= Beginning of Section =

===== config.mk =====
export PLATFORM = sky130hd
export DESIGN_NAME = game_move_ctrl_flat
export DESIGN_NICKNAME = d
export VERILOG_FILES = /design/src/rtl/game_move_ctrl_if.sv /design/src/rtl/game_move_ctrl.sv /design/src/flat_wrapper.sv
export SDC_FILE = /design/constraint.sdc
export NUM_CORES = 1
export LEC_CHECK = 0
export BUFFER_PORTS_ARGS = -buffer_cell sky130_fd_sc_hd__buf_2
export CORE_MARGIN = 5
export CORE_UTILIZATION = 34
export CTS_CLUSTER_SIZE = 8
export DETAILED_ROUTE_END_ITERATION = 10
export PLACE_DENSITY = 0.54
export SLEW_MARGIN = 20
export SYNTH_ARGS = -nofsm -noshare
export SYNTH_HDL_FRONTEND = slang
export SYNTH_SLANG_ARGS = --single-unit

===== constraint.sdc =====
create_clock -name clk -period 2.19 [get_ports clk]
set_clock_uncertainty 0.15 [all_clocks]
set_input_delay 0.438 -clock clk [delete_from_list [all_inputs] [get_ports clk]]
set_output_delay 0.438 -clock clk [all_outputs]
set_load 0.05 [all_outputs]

= End of Section =
= Beginning of Section =

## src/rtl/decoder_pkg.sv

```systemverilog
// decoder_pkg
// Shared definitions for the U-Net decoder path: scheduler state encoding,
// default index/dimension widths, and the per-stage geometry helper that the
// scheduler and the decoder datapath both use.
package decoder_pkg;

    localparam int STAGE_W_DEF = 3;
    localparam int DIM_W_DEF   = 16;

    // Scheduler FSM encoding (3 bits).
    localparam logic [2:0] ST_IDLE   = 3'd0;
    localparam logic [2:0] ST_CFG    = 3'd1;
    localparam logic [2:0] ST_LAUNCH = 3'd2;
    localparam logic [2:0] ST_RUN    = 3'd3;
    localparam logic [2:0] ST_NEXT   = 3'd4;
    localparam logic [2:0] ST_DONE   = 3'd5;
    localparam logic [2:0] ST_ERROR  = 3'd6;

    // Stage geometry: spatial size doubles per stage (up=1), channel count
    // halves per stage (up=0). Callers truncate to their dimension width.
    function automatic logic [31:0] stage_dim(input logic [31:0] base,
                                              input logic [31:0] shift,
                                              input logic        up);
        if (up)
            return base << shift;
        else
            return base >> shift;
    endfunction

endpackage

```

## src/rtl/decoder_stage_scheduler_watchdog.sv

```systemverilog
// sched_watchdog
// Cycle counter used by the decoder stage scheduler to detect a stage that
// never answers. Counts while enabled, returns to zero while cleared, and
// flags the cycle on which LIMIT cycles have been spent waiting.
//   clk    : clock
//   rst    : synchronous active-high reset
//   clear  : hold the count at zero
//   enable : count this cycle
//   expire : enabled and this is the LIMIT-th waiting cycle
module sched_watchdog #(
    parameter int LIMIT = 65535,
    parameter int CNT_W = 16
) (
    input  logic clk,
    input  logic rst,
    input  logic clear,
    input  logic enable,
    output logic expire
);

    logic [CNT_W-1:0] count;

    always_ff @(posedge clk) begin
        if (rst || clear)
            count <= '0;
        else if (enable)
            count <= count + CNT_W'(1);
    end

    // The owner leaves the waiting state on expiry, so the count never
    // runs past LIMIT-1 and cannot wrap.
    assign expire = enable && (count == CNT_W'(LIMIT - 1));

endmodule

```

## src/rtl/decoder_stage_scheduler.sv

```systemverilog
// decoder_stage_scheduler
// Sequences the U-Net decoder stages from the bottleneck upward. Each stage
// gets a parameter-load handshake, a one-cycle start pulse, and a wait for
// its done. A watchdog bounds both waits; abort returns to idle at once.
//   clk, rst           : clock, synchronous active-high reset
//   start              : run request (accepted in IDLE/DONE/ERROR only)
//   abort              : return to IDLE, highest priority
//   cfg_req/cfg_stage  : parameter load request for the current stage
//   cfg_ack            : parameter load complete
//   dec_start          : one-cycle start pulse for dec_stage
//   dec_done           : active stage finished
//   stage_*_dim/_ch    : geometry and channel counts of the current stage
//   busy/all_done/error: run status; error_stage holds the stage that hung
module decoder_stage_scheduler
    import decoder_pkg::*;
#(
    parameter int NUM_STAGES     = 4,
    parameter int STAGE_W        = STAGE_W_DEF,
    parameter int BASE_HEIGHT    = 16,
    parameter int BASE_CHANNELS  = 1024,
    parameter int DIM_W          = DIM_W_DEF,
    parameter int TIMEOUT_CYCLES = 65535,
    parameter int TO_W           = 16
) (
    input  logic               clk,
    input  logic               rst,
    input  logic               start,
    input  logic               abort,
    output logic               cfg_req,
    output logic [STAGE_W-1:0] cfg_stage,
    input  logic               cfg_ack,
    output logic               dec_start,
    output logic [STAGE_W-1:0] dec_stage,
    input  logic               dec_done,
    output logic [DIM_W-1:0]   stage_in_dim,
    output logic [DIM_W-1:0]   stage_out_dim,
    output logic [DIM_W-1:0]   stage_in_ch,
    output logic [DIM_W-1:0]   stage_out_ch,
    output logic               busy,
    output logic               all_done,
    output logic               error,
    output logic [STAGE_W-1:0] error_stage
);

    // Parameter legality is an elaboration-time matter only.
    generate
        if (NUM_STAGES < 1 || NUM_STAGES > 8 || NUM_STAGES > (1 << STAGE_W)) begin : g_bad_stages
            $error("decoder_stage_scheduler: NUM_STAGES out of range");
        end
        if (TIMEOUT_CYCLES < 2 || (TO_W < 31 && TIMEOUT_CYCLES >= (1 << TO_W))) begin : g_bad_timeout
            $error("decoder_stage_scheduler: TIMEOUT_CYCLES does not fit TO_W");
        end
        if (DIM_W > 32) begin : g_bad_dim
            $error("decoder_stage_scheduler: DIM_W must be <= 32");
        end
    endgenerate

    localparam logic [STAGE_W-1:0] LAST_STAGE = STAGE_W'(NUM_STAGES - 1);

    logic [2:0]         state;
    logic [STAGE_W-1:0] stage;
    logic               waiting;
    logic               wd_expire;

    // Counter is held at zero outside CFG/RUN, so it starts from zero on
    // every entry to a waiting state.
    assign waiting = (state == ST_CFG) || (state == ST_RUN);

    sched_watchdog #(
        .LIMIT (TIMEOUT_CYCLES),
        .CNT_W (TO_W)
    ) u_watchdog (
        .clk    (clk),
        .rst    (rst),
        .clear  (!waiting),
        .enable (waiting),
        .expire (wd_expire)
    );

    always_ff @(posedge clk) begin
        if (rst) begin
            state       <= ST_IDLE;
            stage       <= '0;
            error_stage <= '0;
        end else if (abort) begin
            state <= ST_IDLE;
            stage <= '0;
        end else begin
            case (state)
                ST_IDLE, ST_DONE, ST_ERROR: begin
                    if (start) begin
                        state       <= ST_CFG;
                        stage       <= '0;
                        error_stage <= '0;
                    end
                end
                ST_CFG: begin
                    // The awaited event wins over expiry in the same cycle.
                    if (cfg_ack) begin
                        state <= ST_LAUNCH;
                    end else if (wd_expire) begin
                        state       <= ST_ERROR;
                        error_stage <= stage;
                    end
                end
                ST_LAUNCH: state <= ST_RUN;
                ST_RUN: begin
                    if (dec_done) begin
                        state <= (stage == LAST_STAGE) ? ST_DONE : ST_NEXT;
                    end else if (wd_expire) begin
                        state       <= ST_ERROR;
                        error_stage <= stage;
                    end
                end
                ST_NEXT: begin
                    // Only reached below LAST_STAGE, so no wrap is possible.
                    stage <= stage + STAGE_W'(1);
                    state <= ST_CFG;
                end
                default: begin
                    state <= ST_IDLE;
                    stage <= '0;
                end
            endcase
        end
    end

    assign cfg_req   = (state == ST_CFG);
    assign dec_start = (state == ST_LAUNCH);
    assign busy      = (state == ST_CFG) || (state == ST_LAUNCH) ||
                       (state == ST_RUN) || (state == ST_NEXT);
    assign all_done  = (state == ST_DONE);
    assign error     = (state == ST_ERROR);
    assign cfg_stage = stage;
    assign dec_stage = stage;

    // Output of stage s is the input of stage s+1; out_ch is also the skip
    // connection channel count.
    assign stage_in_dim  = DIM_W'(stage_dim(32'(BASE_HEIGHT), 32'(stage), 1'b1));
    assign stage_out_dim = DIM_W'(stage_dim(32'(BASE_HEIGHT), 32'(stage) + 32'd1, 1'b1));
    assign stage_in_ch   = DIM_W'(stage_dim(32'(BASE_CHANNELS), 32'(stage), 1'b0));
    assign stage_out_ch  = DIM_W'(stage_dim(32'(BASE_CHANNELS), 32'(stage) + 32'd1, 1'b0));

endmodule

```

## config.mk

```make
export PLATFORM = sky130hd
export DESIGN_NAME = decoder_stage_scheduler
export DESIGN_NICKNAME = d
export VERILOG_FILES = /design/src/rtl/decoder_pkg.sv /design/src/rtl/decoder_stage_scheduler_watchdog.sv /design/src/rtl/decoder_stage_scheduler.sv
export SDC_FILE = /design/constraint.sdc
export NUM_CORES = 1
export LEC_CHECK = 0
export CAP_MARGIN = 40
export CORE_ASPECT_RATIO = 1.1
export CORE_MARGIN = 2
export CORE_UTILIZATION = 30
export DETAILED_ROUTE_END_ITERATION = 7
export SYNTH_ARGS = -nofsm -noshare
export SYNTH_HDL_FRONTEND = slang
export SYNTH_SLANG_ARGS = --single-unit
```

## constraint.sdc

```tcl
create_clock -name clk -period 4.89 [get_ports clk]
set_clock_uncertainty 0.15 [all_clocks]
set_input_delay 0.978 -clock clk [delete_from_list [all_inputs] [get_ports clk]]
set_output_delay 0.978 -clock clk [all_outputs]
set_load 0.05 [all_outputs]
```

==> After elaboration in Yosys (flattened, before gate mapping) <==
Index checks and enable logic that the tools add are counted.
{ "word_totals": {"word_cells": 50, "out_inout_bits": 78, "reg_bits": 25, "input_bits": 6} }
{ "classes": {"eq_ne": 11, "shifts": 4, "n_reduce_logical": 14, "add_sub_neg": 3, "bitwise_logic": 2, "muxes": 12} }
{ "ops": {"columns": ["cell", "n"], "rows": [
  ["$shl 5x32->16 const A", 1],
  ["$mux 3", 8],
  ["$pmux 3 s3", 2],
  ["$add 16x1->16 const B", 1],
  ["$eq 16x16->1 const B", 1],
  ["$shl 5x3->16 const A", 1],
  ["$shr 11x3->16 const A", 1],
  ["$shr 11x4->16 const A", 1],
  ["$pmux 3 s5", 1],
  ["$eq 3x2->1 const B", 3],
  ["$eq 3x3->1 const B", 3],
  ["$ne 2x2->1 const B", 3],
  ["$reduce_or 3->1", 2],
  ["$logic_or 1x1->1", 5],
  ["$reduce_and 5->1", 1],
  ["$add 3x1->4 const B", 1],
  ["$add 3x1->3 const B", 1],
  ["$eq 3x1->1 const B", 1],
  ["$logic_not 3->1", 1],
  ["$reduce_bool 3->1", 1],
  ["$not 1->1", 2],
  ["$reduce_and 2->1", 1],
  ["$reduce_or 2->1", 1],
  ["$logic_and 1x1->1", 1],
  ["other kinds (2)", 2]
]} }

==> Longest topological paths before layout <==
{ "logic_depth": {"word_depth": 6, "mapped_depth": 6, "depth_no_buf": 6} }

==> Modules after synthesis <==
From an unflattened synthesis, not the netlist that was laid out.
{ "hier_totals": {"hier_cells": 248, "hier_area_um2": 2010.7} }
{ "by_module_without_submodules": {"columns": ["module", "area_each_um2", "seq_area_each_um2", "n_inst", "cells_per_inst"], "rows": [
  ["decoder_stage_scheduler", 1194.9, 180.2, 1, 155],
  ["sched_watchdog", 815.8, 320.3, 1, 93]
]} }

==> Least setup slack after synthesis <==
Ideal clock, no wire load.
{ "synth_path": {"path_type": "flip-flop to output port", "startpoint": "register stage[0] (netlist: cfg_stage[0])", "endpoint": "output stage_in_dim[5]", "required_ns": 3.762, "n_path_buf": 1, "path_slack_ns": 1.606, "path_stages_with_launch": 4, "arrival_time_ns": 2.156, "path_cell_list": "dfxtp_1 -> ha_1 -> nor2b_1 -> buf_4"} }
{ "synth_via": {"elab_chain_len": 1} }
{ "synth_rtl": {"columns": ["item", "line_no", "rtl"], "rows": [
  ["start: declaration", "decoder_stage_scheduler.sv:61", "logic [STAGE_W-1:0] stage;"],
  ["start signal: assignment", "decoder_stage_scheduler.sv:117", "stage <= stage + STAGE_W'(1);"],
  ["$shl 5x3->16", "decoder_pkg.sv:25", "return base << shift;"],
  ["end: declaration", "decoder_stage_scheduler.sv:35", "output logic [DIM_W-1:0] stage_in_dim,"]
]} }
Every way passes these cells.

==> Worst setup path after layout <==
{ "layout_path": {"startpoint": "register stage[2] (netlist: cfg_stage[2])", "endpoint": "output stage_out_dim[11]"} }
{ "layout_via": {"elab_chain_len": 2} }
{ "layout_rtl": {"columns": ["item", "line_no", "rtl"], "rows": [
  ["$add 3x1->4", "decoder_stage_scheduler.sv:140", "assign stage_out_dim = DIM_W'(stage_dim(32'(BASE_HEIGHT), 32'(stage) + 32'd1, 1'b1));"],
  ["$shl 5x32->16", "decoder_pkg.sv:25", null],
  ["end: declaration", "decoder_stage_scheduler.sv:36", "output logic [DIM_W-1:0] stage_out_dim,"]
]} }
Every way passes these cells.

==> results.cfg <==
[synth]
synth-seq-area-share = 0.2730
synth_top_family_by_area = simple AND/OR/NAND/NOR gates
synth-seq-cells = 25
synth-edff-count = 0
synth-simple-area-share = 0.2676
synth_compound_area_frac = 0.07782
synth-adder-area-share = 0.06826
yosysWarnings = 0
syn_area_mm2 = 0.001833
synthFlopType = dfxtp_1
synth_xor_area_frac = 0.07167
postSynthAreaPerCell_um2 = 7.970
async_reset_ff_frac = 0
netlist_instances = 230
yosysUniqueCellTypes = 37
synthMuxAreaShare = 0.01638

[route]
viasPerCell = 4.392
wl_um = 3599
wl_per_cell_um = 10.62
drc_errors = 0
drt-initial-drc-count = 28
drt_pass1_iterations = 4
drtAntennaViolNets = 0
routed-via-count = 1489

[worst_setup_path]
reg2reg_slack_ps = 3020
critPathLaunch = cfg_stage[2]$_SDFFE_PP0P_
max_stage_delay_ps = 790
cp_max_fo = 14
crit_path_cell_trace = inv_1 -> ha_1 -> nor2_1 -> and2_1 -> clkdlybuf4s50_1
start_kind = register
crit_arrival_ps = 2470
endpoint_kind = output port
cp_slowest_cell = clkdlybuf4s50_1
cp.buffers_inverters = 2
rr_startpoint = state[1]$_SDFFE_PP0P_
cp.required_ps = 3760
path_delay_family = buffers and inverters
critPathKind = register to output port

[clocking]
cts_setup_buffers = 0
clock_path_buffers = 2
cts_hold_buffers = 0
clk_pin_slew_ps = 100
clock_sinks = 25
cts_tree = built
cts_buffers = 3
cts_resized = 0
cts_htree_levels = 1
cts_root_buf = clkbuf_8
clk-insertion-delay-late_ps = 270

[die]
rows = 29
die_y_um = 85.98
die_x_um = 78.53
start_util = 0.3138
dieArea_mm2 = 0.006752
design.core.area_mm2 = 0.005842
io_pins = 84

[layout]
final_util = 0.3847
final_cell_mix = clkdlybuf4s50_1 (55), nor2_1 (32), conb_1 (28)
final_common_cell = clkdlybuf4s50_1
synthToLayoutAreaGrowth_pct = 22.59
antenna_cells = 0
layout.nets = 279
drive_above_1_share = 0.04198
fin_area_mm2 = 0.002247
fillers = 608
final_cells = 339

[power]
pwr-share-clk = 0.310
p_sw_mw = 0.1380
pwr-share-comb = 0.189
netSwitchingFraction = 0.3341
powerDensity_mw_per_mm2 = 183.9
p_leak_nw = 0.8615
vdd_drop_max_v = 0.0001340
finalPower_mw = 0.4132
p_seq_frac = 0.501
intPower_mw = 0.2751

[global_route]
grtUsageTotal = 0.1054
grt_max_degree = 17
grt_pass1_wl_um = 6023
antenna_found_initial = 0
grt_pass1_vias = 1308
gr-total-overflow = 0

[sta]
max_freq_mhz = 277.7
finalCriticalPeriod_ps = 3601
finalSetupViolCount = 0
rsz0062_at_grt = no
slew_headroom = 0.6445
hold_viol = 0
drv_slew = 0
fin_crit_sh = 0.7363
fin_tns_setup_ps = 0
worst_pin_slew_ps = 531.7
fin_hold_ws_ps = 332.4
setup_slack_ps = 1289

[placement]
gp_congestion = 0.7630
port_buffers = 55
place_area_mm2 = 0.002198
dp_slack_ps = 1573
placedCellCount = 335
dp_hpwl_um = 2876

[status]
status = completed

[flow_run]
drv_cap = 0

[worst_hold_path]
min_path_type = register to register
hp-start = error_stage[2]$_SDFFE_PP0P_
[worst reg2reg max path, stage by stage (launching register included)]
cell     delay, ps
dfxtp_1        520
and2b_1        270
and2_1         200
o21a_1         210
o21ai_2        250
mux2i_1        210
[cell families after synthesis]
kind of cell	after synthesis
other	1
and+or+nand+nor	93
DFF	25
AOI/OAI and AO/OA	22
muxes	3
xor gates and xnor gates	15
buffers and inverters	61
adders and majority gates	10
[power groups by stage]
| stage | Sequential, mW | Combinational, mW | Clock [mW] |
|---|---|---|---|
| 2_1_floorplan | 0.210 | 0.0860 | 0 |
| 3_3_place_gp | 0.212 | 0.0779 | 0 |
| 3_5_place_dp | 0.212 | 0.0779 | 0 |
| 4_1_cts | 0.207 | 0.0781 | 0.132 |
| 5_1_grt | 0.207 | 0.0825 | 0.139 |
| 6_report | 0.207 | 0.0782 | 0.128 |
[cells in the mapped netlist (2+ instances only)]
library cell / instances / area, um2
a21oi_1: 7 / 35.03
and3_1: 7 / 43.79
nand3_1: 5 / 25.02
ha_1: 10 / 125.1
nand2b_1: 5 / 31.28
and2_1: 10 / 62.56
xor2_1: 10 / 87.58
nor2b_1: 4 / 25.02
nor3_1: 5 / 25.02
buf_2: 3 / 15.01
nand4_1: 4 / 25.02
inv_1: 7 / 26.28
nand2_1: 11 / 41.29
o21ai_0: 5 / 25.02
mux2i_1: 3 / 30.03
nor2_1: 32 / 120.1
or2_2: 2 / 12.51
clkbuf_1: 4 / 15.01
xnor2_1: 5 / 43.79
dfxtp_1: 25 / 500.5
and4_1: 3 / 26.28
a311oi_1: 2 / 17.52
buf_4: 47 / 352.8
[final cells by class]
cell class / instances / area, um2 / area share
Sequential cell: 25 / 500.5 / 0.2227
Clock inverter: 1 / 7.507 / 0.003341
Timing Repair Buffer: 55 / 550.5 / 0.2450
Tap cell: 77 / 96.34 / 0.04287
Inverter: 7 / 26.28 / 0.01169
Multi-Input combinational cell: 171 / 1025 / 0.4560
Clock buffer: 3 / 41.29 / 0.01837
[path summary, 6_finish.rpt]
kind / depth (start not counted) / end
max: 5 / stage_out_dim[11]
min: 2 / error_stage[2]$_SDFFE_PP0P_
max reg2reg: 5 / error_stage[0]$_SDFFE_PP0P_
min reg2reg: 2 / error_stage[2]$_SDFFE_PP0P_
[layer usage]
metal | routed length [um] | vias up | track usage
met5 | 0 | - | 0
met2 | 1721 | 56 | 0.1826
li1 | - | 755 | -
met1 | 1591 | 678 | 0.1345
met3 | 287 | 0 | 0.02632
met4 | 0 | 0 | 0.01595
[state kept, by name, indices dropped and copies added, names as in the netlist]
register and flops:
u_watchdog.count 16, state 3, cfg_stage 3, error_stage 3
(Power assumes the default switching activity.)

= End of Section =
= Beginning of Section =

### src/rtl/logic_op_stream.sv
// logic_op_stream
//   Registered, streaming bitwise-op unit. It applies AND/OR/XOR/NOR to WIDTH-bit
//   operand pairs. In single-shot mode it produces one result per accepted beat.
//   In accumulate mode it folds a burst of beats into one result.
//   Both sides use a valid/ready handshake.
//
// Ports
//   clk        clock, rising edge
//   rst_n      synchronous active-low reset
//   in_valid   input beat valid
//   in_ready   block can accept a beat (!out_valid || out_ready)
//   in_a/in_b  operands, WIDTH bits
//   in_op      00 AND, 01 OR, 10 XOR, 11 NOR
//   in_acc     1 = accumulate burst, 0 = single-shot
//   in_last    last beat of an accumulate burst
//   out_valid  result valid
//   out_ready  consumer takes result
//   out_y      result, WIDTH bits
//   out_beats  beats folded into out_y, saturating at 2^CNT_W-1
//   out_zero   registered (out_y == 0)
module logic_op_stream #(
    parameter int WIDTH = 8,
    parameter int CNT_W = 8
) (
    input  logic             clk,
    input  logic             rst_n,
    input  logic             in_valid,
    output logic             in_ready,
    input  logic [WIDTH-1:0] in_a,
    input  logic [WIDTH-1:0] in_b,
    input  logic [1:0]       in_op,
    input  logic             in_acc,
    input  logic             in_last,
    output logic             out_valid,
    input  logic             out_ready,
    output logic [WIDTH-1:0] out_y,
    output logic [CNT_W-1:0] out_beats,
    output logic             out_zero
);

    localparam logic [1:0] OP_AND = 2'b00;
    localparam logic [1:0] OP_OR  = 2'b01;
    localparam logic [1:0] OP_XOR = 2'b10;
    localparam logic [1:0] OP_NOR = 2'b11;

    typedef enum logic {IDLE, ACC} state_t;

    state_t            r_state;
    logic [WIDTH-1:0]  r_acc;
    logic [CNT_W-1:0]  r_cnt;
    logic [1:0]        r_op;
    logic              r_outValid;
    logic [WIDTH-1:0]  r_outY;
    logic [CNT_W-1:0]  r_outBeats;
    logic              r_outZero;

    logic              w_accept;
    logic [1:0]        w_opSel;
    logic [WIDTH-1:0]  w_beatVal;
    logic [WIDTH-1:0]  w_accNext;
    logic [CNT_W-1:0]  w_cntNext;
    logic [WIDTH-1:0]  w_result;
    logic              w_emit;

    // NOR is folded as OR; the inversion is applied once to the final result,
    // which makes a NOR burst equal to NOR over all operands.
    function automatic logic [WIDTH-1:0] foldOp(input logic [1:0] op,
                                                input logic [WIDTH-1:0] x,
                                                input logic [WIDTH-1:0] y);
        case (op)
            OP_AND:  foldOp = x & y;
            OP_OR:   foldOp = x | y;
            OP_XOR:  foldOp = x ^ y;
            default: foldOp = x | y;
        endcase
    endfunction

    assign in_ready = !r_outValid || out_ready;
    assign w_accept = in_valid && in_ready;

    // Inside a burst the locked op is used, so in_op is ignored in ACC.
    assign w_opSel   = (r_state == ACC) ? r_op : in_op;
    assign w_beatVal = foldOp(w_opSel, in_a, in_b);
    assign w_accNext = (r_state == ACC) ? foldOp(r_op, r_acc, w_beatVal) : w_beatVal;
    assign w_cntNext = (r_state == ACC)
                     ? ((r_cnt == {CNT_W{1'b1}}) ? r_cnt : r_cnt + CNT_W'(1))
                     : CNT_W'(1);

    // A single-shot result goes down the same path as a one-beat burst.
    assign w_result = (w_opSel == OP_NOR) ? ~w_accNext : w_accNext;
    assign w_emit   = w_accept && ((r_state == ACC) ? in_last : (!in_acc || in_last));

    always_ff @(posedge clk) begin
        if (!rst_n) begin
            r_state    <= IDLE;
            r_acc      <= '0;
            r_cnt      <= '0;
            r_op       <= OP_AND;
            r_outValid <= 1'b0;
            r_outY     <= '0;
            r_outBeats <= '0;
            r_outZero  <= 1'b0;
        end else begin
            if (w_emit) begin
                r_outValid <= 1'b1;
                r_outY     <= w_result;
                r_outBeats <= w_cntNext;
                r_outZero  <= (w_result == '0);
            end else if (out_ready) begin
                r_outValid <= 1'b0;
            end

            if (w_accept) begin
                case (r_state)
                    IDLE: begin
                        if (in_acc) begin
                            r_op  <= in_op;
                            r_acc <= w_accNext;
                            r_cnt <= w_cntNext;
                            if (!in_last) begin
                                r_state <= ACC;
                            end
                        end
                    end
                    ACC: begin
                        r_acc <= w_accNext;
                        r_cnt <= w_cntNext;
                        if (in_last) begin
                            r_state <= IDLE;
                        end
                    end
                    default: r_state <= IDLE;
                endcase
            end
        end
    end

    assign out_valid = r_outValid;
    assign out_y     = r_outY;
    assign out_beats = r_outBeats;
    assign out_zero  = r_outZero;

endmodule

= End of Section =

**Work task:** Only a number should be returned: how many lines in the material contain "into"?

**The answer:** 2